2012-07-15

林田紀音夫全句集拾読222 野口裕


林田紀音夫
全句集拾読
222




野口 裕




碾臼の夜がしたたかに甦る

昭和五十七年、未発表句。穀物を粉砕するのに、碾臼は欠かせない道具である。その作業が夜と結びつくのも容易に想像ができる。その経験が脳裏に甦ることもあるだろう。問題は、なぜ「したたかに」という措辞を置いたかというところにある。

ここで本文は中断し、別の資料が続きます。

Background: an optimization exercise with open tools, aiming at small area and a short achievable clock period. Do not read the settings as production practice. At most, simulation tests tie the RTL to the original design; equivalence was not proved.

==> xenon <==
// stack_core
module stack_core (
    input  logic              clk,
    input  logic              rst_n,
    input  logic              cmd_valid,
    input  isa_pkg::opcode_t  cmd_op,
    input  stack_pkg::word_t  cmd_imm,
    output logic              done,
    output logic              fault,
    output isa_pkg::fault_t   fault_code,
    output stack_pkg::word_t  tos,
    output stack_pkg::depth_t depth
);
export LEC_CHECK = 0
export ABC_AREA = 1
export CAP_MARGIN = 20
export CORE_MARGIN = 2
export CORE_UTILIZATION = 60
export CTS_BUF_LIST = sky130_fd_sc_hd__clkbuf_8
export SLEW_MARGIN = 20
export SYNTH_HIERARCHICAL = 1
create_clock -name core_clock -period 110.0 [get_ports {clk}]
standard.sh (not shown) runs the stock make flow with config.mk's settings and CLKGATE_MAP_FILE= SYNTH_SCRIPT=/design/flow/synth_recipe.tcl, a recipe that flattens the netlist after the stock synthesis.
==> flow/flow/run.sh <==
#!/bin/bash
# The standard layout, with these changes to how it is made:
# - the setup repair is asked to leave a margin of slack at the design's own
#   clock period, so that the resizer keeps working on the paths that set the
#   achieved period; the repair after global routing gets a slightly larger
#   margin, since detailed routing makes some paths a little slower than the
#   global-route estimate;
# - the port buffers (one on every input and output, as the standard flow
#   places them) are plain buffers rather than the default delay buffers.
set -euo pipefail
export BUFFER_PORTS_ARGS="-buffer_cell sky130_fd_sc_hd__buf_2"
SETUP_SLACK_MARGIN=85 bash standard.sh cts > standard_make_to_cts.log 2>&1
SETUP_SLACK_MARGIN=85.8 bash standard.sh > standard_make.log 2>&1
==> onyx: changes against xenon <==
==> flow/flow/run.sh (replaced) <==
#!/bin/bash
# The standard layout, with two changes to how it is made:
# - the setup repair is asked to leave a margin of slack at the design's own
#   clock period, so that the resizer keeps working on the paths that set the
#   achieved period;
# - the port buffers (one on every input and output, as the standard flow
#   places them) are plain buffers rather than the default delay buffers.
set -euo pipefail
export SETUP_SLACK_MARGIN=86
export BUFFER_PORTS_ARGS="-buffer_cell sky130_fd_sc_hd__buf_2"
bash standard.sh > standard_make.log 2>&1
==> delta: changes against xenon <==
==> flow/flow/run.sh (replaced) <==
#!/bin/bash
# The standard layout, with two changes to how it is made:
# - the setup repair is asked to leave a margin of slack at the design's own
#   clock period, so that the resizer keeps working on the paths that set the
#   achieved period;
# - the port buffers (one on every input and output, as the standard flow
#   places them) are plain buffers rather than the default delay buffers.
set -euo pipefail
export SETUP_SLACK_MARGIN=85
export BUFFER_PORTS_ARGS="-buffer_cell sky130_fd_sc_hd__buf_2"
bash standard.sh > standard_make.log 2>&1
--- a/flow/config.mk
+++ b/flow/config.mk
@@ -10,4 +10,3 @@
 export CORE_MARGIN = 2
-export CORE_UTILIZATION = 60
-export CTS_BUF_LIST = sky130_fd_sc_hd__clkbuf_8
+export CORE_UTILIZATION = 40
 export SLEW_MARGIN = 20
==> comparison <==
- In die area, xenon and onyx do not differ.
- In xenon the fmax is higher than in delta, by about 2.6%.
- Critical path depth: onyx is lower than delta (3).
- Hold slack, lowest first: delta, xenon, onyx.
- In onyx the register-to-register slack is higher than in xenon, by 0.07 ns.
- Synthesized area is the same in onyx and delta.
- Clock-buffer cell count, lowest first: delta, xenon, onyx.
- Between xenon and onyx, the lower routed wire length is in xenon (gap 3.1%, measured against onyx).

もう消えたと思った記憶が甦ったという驚きだけではない感情が、そこに込められていると見て良いだろう。紀音夫の経歴からすると、戦争体験と結びつくと考えるのが一番素直な解になるが、はたして合っているかどうかはこの句だけからは読み取れない。「したたかに」は、謎のまま残る。

 

来る日来る夜のさびしさを活ける

昭和五十七年、未発表句。「来る日来る夜」というありきたりの措辞、「さびしさ」という主観丸出しの言葉、どうしようもなく駄目な句になるはずが「活ける」と置くことで俄然生彩を帯びる。これ以上はどう書いても句を殺すことになるので、やめておく。

 

階段の途中老人ばかり増え

昭和五十七年、未発表句。紀音夫の性向を考慮すると、老人は老残を意味する可能性もあるが、階段に腰掛けながら談笑する老人のグループを活写したと見る方が面白い。「ばかり増え」に巧まざるユーモアを感じる。